■ **Requirement**
Output, without alteration, the first line of the entries and each line after it, stopping with the line that contains "localparam logic [2:0] ALU_SUBU = 3'b100;".
★ ★ ★ ★ ★ ★ ★
<file path="src/rtl/alu_pkg.sv">
// Shared encodings for the ALU issue controller: ALU control codes, MIPS
// opcode/funct values, FSM states and the decoded-operation record.
package alu_pkg;

    localparam logic [2:0] ALU_ADDU = 3'b000;
    localparam logic [2:0] ALU_ADD  = 3'b001;
    localparam logic [2:0] ALU_OR   = 3'b010;
    localparam logic [2:0] ALU_SUBU = 3'b100;
    localparam logic [2:0] ALU_SUB  = 3'b101;
    localparam logic [2:0] ALU_SLTU = 3'b110;
    localparam logic [2:0] ALU_SLT  = 3'b111;

    localparam logic [5:0] OP_RTYPE = 6'b000000;
    localparam logic [5:0] OP_BEQ   = 6'b000100;
    localparam logic [5:0] OP_ADDI  = 6'b001000;
    localparam logic [5:0] OP_ADDIU = 6'b001001;
    localparam logic [5:0] OP_SLTI  = 6'b001010;
    localparam logic [5:0] OP_SLTIU = 6'b001011;
    localparam logic [5:0] OP_ORI   = 6'b001101;

    localparam logic [5:0] FN_ADD  = 6'b100000;
    localparam logic [5:0] FN_ADDU = 6'b100001;
    localparam logic [5:0] FN_SUB  = 6'b100010;
    localparam logic [5:0] FN_SUBU = 6'b100011;
    localparam logic [5:0] FN_OR   = 6'b100101;
    localparam logic [5:0] FN_SLT  = 6'b101010;
    localparam logic [5:0] FN_SLTU = 6'b101011;

    typedef enum logic [1:0] {
        B_RT   = 2'd0,
        B_SEXT = 2'd1,
        B_ZEXT = 2'd2
    } b_sel_t;

    typedef enum logic {
        DEST_RD = 1'b0,
        DEST_RT = 1'b1
    } dest_sel_t;

    typedef enum logic [1:0] {
        IDLE   = 2'd0,
        DECODE = 2'd1,
        EXEC   = 2'd2,
        RESP   = 2'd3
    } state_t;

    typedef struct packed {
        logic [2:0] alu_ctr;
        b_sel_t     b_sel;
        dest_sel_t  dest_sel;
        logic       is_branch;
        logic       legal;
    } dec_t;

endpackage

</file>
<file path="src/rtl/alu_decode.sv">
// Combinational MIPS decoder: maps opcode/funct onto ALU control, B-operand
// source, destination field and branch/legality flags.
module alu_decode
    import alu_pkg::*;
(
    input  logic [31:0] instr,
    output dec_t        dec
);

    logic [5:0] opcode;
    logic [5:0] funct;

    assign opcode = instr[31:26];
    assign funct  = instr[5:0];

    always_comb begin
        dec.alu_ctr   = ALU_ADDU;
        dec.b_sel     = B_RT;
        dec.dest_sel  = DEST_RD;
        dec.is_branch = 1'b0;
        dec.legal     = 1'b0;
        case (opcode)
            OP_RTYPE: begin
                dec.legal = 1'b1;
                case (funct)
                    FN_ADD:  dec.alu_ctr = ALU_ADD;
                    FN_ADDU: dec.alu_ctr = ALU_ADDU;
                    FN_SUB:  dec.alu_ctr = ALU_SUB;
                    FN_SUBU: dec.alu_ctr = ALU_SUBU;
                    FN_OR:   dec.alu_ctr = ALU_OR;
                    FN_SLT:  dec.alu_ctr = ALU_SLT;
                    FN_SLTU: dec.alu_ctr = ALU_SLTU;
                    default: dec.legal   = 1'b0;
                endcase
            end
            OP_ADDI, OP_ADDIU, OP_SLTI, OP_SLTIU: begin
                dec.legal    = 1'b1;
                dec.b_sel    = B_SEXT;
                dec.dest_sel = DEST_RT;
                case (opcode)
                    OP_ADDI:  dec.alu_ctr = ALU_ADD;
                    OP_SLTI:  dec.alu_ctr = ALU_SLT;
                    OP_SLTIU: dec.alu_ctr = ALU_SLTU;
                    default:  dec.alu_ctr = ALU_ADDU;
                endcase
            end
            OP_ORI: begin
                dec.legal    = 1'b1;
                dec.alu_ctr  = ALU_OR;
                dec.b_sel    = B_ZEXT;
                dec.dest_sel = DEST_RT;
            end
            OP_BEQ: begin
                // Equality comes from the ALU Zero flag on rs - rt
                dec.legal     = 1'b1;
                dec.alu_ctr   = ALU_SUBU;
                dec.is_branch = 1'b1;
                dec.dest_sel  = DEST_RT;
            end
            default: dec.legal = 1'b0;
        endcase
    end

endmodule

</file>
<file path="src/rtl/alu_issue_ctrl.sv">
// Issue/sequencer for the combinational ALU: accepts one instruction, drives
// the ALU for one EXEC cycle and returns a registered writeback response.
module alu_issue_ctrl
    import alu_pkg::*;
#(
    parameter int W  = 32,
    parameter int RW = 5
) (
    input  logic          clk,
    input  logic          rst_n,
    input  logic          in_valid,
    output logic          in_ready,
    input  logic [31:0]   in_instr,
    input  logic [W-1:0]  in_rs,
    input  logic [W-1:0]  in_rt,
    output logic [W-1:0]  alu_A,
    output logic [W-1:0]  alu_B,
    output logic [2:0]    alu_ALUctr,
    input  logic [W-1:0]  alu_Result,
    input  logic          alu_Zero,
    input  logic          alu_Overflow,
    output logic          out_valid,
    input  logic          out_ready,
    output logic [W-1:0]  out_result,
    output logic [RW-1:0] out_rd,
    output logic          out_wen,
    output logic          out_taken,
    output logic          out_exc_ov,
    output logic          out_exc_ill
);

    state_t        state_reg, state_next;
    logic [31:0]   instr_reg;
    logic [W-1:0]  rs_reg, rt_reg;
    logic [W-1:0]  alu_a_reg, alu_b_reg;
    logic [2:0]    alu_ctr_reg;
    logic [RW-1:0] dest_reg;
    logic          is_branch_reg;
    logic [W-1:0]  out_result_reg;
    logic [RW-1:0] out_rd_reg;
    logic          out_wen_reg, out_taken_reg, out_exc_ov_reg, out_exc_ill_reg;

    dec_t          dec;
    logic [W-1:0]  b_value;
    logic [RW-1:0] dest_value;
    logic          unused_rs_field;

    alu_decode u_decode (
        .instr (instr_reg),
        .dec   (dec)
    );

    // The rs register index is not needed: its value arrives on in_rs
    assign unused_rs_field = ^instr_reg[25:21];

    always_comb begin
        case (dec.b_sel)
            B_SEXT:  b_value = {{(W-16){instr_reg[15]}}, instr_reg[15:0]};
            B_ZEXT:  b_value = {{(W-16){1'b0}}, instr_reg[15:0]};
            default: b_value = rt_reg;
        endcase
        dest_value = (dec.dest_sel == DEST_RT) ? instr_reg[20:16] : instr_reg[15:11];
    end

    always_ff @(posedge clk or negedge rst_n) begin
        if (!rst_n) begin
            state_reg <= IDLE;
        end else begin
            state_reg <= state_next;
        end
    end

    always_comb begin
        state_next = state_reg;
        case (state_reg)
            IDLE:    if (in_valid) state_next = DECODE;
            DECODE:  state_next = dec.legal ? EXEC : RESP;
            EXEC:    state_next = RESP;
            RESP:    if (out_ready) state_next = IDLE;
            default: state_next = IDLE;
        endcase
    end

    always_ff @(posedge clk or negedge rst_n) begin
        if (!rst_n) begin
            instr_reg       <= '0;
            rs_reg          <= '0;
            rt_reg          <= '0;
            alu_a_reg       <= '0;
            alu_b_reg       <= '0;
            alu_ctr_reg     <= '0;
            dest_reg        <= '0;
            is_branch_reg   <= 1'b0;
            out_result_reg  <= '0;
            out_rd_reg      <= '0;
            out_wen_reg     <= 1'b0;
            out_taken_reg   <= 1'b0;
            out_exc_ov_reg  <= 1'b0;
            out_exc_ill_reg <= 1'b0;
        end else begin
            case (state_reg)
                IDLE: begin
                    if (in_valid) begin
                        instr_reg <= in_instr;
                        rs_reg    <= in_rs;
                        rt_reg    <= in_rt;
                    end
                end
                DECODE: begin
                    // Illegal ops leave the ALU bus untouched and answer directly
                    if (dec.legal) begin
                        alu_a_reg     <= rs_reg;
                        alu_b_reg     <= b_value;
                        alu_ctr_reg   <= dec.alu_ctr;
                        dest_reg      <= dest_value;
                        is_branch_reg <= dec.is_branch;
                    end else begin
                        out_result_reg  <= '0;
                        out_rd_reg      <= '0;
                        out_wen_reg     <= 1'b0;
                        out_taken_reg   <= 1'b0;
                        out_exc_ov_reg  <= 1'b0;
                        out_exc_ill_reg <= 1'b1;
                    end
                end
                EXEC: begin
                    out_result_reg  <= alu_Result;
                    out_rd_reg      <= dest_reg;
                    out_wen_reg     <= !alu_Overflow && (dest_reg != '0) && !is_branch_reg;
                    out_taken_reg   <= is_branch_reg && alu_Zero;
                    out_exc_ov_reg  <= alu_Overflow;
                    out_exc_ill_reg <= 1'b0;
                end
                default: ;
            endcase
        end
    end

    // Gated by rst_n so every output reads 0 while reset is held
    assign in_ready    = rst_n && (state_reg == IDLE);
    assign out_valid   = (state_reg == RESP);
    assign alu_A       = alu_a_reg;
    assign alu_B       = alu_b_reg;
    assign alu_ALUctr  = alu_ctr_reg;
    assign out_result  = out_result_reg;
    assign out_rd      = out_rd_reg;
    assign out_wen     = out_wen_reg;
    assign out_taken   = out_taken_reg;
    assign out_exc_ov  = out_exc_ov_reg;
    assign out_exc_ill = out_exc_ill_reg;

endmodule

</file>
<file path="config.mk">
export PLATFORM = sky130hd
export DESIGN_NAME = alu_issue_ctrl
export DESIGN_NICKNAME = d
export VERILOG_FILES = /design/src/rtl/alu_pkg.sv /design/src/rtl/alu_decode.sv /design/src/rtl/alu_issue_ctrl.sv
export SDC_FILE = /design/constraint.sdc
export NUM_CORES = 1
export LEC_CHECK = 0
export BUFFER_PORTS_ARGS = -buffer_cell sky130_fd_sc_hd__buf_4
export CAP_MARGIN = 40
export CORE_MARGIN = 2
export CORE_UTILIZATION = 56
export DETAILED_ROUTE_END_ITERATION = 6
export GPL_TIMING_DRIVEN = 0
export HOLD_SLACK_MARGIN = 0.08
export PLACE_DENSITY = 0.86
export REMOVE_ABC_BUFFERS = 1
export SETUP_SLACK_MARGIN = 0.2
export SLEW_MARGIN = 10
export SYNTH_ARGS = -nofsm -noshare
export SYNTH_HDL_FRONTEND = slang
export SYNTH_HIERARCHICAL = 1
export SYNTH_SLANG_ARGS = --single-unit
</file>
<file path="constraint.sdc">
create_clock -name clk -period 3.6 [get_ports clk]
set_input_delay 0.36 -clock clk [delete_from_list [all_inputs] [get_ports clk]]
set_output_delay 0.36 -clock clk [all_outputs]
set_load 0.1 [all_outputs]
</file>
Yosys cells after proc, flatten, opt, wreduce, memory -nomap -nowiden
Index checks and enable logic that the tools add are counted.
{"block": "op_classes", "n_lt_le_gt_ge": 0, "bitwise": 0, "mul": 0, "reduce_logical": 17, "n_addsub": 0, "div": 0, "n_eq_ne": 21, "n_shift": 0, "muxes": 24}
{"cell": "$pmux 32 s2", "count": 2}
{"cell": "$eq 6x6->1 const B", "count": 7}
{"cell": "$mux 32", "count": 1}
{"cell": "$eq 6x4->1 const B", "count": 5}
{"cell": "$pmux 3 s6", "count": 1}
{"cell": "$pmux 3 s4", "count": 1}
{"cell": "$mux 5", "count": 2}
{"cell": "$pmux 1 s2", "count": 5}
{"cell": "$pmux 5 s2", "count": 1}
{"cell": "$pmux 3 s3", "count": 1}
{"cell": "$pmux 2 s4", "count": 1}
{"cell": "$reduce_and 2->1", "count": 4}
{"cell": "$reduce_or 7->1", "count": 1}
{"cell": "$eq 2x2->1 const B", "count": 3}
{"cell": "$eq 6x3->1 const B", "count": 1}
{"cell": "$logic_not 6->1", "count": 1}
{"cell": "$mux 1", "count": 6}
{"cell": "$reduce_or 6->1", "count": 1}
{"cell": "$reduce_bool 5->1", "count": 1}
{"cell": "$eq 2x1->1 const B", "count": 2}
{"cell": "$logic_and 1x1->1", "count": 4}
{"cell": "$mux 2", "count": 2}
{"cell": "$ne 2x2->1 const B", "count": 2}
{"cell": "$pmux 2 s2", "count": 1}
{"cell": "5 further kinds", "count": 6}
{"block": "totals", "romBits": 0, "regBits": 212, "mem_bits_rw": 0, "latchBits": 0, "in_bits": 134, "mem_count": 0, "elab_cells": 77}

Logic depth before layout (Yosys ltp)
{"block": "logic_depth", "depth_word": 6, "depth_mapped": 12, "ltp_nobuf": 8}

By module
The synthesis kept the hierarchy.
{"module": "alu_issue_ctrl", "area_per_inst_um2": 8219.1, "cells_per_inst": 644, "n_inst": 1, "seq_area_each_um2": 5305.1}
{"module": "alu_decode", "area_per_inst_um2": 235.2, "cells_per_inst": 34, "n_inst": 1, "seq_area_each_um2": 0.0}

Least setup slack after synthesis
OpenSTA, ideal clock, no wires.
{"block": "synth_path", "path_type": "reg-to-reg", "from": "register instr_reg[31]", "to": "register alu_b_reg[15], in the netlist alu_B[15]", "setup_time_ps": 127, "arrival_ps": 2013, "required_ps": 3473, "slack_ps": 1460, "synth_period_minus_slack_ps": 2140, "stages_incl_launch_ff": 11, "path_buffers": 3, "cell_sequence": "dfrtp_1 or2_2 clkbuf_1 nor3_1 inv_1 ha_1 o21ba_1 buf_6 buf_6 a221oi_1 nor2_1"}
{"element": "from (decl)", "line_no": "alu_issue_ctrl.sv:33", "source": "logic [31:0] instr_reg;"}
{"element": "from (signal assigned)", "line_no": "alu_issue_ctrl.sv:104", "source": "instr_reg <= in_instr;"}
{"element": "to (signal assigned)", "line_no": "alu_issue_ctrl.sv:113", "source": "alu_b_reg <= b_value;"}
{"element": "to (decl)", "line_no": "alu_issue_ctrl.sv:35", "source": "logic [W-1:0] alu_a_reg, alu_b_reg;"}

==> run metrics <==
clock buffer depth=3; post-route insts no fill=1100; first-pass GRT wire length=33700 um; Worst R2R Setup Slack=530 ps; layout cells sized above 1=37.2%; PostCTS Resize Cnt=0; DR pass1 iterations=4; Initial Utilization=57.1%; worst r2r path cells=6; Slew HR=45.9%; Crit Path Class=register to register; Period minus WS final=3070 ps; Slew Limit Fails=0; root buf cell=clkbuf_16; Final Setup Violations=0; Setup Skew=7.87 ps; ant diodes=0; row cnt=44; Syn Area/Cell=12.4 sq um; CORE AREA=14500 sq um; MaxCap Viol Count=0; Setup crit end=alu_B[21]$_DFFE_PN0P_; Peak Freq=325 MHz; final hold vios=0; initial antenna violation count=0; Worst EP arrival=3400 ps; metal3 WL=1600 um; Crit-path slowest cell=a31oi_4; post-CTS setup buffer count=0; via-per-instance ratio=5.50; number of global-route vias before repair=6334; metal2 WL=10700 um; final wirelength=20800 um; Worst path depth=6; largest net degree at the start of global routing=88; CTS tree=yes; CP max FO=63; I/O Buffers=238; Die Height=126 um; aggregate global-route resource usage=26.7%; Mapped Cells=668; DP Cell Count=1054; WP buf/inv=0; top sig layer=met4; H-tree depth=1; most frequent cells in the layout=buf_4 (237), dfrtp_1 (207), nand2_1 (135); CP endpoint kind=register; gp weighted congestion=0.821; Crit. Startpoint=instr_reg[26]$_DFFE_PN0P_; IO Pins=244; RSZ-0062 raised after global routing=false; CP required=3930 ps; P&R area growth vs syn=34.0%; drc violations=0; Post-DRT Antenna Nets=0; max incr delay on CP=670 ps; clk sinks=207; met1 WL=7880 um; initial drt markers=310; most common cell after layout, fill and taps aside=buf_4; type of element launching the critical path=register; total congestion overflow=0; CTS Hold Bufs=9; Post-DP HPWL=13500 um; outcome=completed; Inserted Clock Buffers=21; Skew-Pair Late Insertion Delay=490 ps; Worst-path clk slew=60 ps; Hold Crit Class=input pin to register; fillers=926; Mapped Area=8270 sq um; WL/cell=18.9 um; Layout Nets=1043; r2r endpoint=alu_B[21]$_DFFE_PN0P_; reg-to-reg startpoint=instr_reg[26]$_DFFE_PN0P_; Die ar.=15800 sq um; crit-path leading delay family=compound AO/OA/AOI/OAI gates; routed via count=6055; CP Cell Sequence=nor4_4 > o2111ai_2 > o22ai_1 > nand2_4 > a31oi_4 > a21oi_1; Worst-Margin Slew=812 ps; fin util=76.5%; Final Cycle Share=85.4%; DIE WIDTH=126 um; YS warnings=6
==> cell type report <==
type                            instances  area (sq um)  area share (%)
Sequential cell                       207          5180            46.7
Multi-Input combinational cell        407          2820            25.4
Timing Repair Buffer                  254          2060            18.6
Clock buffer                           32           627            5.66
Tap cell                              184           230            2.08
Clock inverter                          5           125            1.13
Inverter                               11          41.3           0.373
==> worst register-to-register path, cell delays in order (launching register included) <==
cell       delay, ps
dfrtp_1          500
nor4_4           330
o2111ai_2        170
o22ai_1          510
nand2_4          550
a31oi_4          690
a21oi_1          180
==> metrics by stage <==
step / setup TNS [ps] / hold slack, ps / cell area (sq um) / worst slack [ps]
floorplan: 0 / 64.4 / 8010 / 66.3
global placement: -152720 / 441 / 10000 / -1770
detailed placement: 0 / 257 / 10200 / 554
CTS: 0 / 80.0 / 11100 / 529
global route: 0 / 83.9 / 11100 / 290
finish: 0 / 89.9 / 11100 / 526
==> how the worst min path moves through the flow <==
stage,start,cells after the start,to,slack (ps)
after detailed placement,rst_n,1,rs_reg[25]$_DFFE_PN0P_,260
final,in_rs[29],2,rs_reg[29]$_DFFE_PN0P_,90
after global routing,in_rs[16],2,rs_reg[16]$_DFFE_PN0P_,80
after global placement,rs_reg[6]$_DFFE_PN0P_,2,alu_A[6]$_DFFE_PN0P_,440
after CTS,in_rs[27],2,rs_reg[27]$_DFFE_PN0P_,80
after floorplan,rst_n,0,alu_ALUctr[0]$_DFFE_PN0P_,60
==> layer usage <==
| metal | track usage (%) | vias to the layer above |
|---|---|---|
| met5 | 0 | - |
| met2 | 47.0 | 209 |
| met3 | 7.57 | 44 |
| met1 | 31.8 | 3040 |
| li1 | - | 2762 |
| met4 | 8.24 | 0 |
Power is left out: the tool's default activity adds up to more than one toggle a clock period on the data nets, which glitch-free logic cannot reach.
★ ★ ★ ★ ★ ★ ★
■ **Solution to this exercise**
<file path="src/rtl/alu_pkg.sv">
// Shared encodings for the ALU issue controller: ALU control codes, MIPS
// opcode/funct values, FSM states and the decoded-operation record.
package alu_pkg;

    localparam logic [2:0] ALU_ADDU = 3'b000;
    localparam logic [2:0] ALU_ADD  = 3'b001;
    localparam logic [2:0] ALU_OR   = 3'b010;
    localparam logic [2:0] ALU_SUBU = 3'b100;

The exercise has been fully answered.